Your assignment =>
Go through the listing beneath and show each line containing the string "synthesis".

Material provided =>
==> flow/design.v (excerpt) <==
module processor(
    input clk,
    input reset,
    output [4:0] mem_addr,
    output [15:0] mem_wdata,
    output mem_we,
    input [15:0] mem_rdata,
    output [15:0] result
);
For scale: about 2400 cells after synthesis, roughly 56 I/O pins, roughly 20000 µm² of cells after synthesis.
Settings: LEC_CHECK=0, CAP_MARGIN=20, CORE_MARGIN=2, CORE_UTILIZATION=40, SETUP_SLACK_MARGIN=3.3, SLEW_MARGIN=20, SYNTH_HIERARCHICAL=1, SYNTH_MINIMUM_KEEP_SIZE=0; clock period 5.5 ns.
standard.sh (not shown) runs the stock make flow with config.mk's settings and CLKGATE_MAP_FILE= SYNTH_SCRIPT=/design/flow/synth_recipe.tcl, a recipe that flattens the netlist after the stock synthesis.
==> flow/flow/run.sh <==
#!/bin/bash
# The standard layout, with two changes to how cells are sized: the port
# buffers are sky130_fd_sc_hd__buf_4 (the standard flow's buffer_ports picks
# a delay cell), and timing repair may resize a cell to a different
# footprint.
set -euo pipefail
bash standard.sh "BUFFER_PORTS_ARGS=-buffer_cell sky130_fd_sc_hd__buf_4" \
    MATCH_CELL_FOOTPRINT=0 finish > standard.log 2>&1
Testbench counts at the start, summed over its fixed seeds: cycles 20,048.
This design comes from an exercise in tuning for small area on the open sky130 flow, not from production work.
The RTL was checked by simulation tests, not by an equivalence proof against the original design.
Power and IR drop assume default switching activity.

### flow/constraint.sdc
create_clock -name core_clock -period 10.0 [get_ports {HCLK}]
set_input_delay 2.0000 -clock core_clock [delete_from_list [all_inputs] [get_ports {HCLK}]]
set_output_delay 2.0000 -clock core_clock [all_outputs]
set_load 0.01 [all_outputs]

Solution =>
For scale: about 2400 cells after synthesis, roughly 56 I/O pins, roughly 20000 µm² of cells after synthesis.
standard.sh (not shown) runs the stock make flow with config.mk's settings and CLKGATE_MAP_FILE= SYNTH_SCRIPT=/design/flow/synth_recipe.tcl, a recipe that flattens the netlist after the stock synthesis.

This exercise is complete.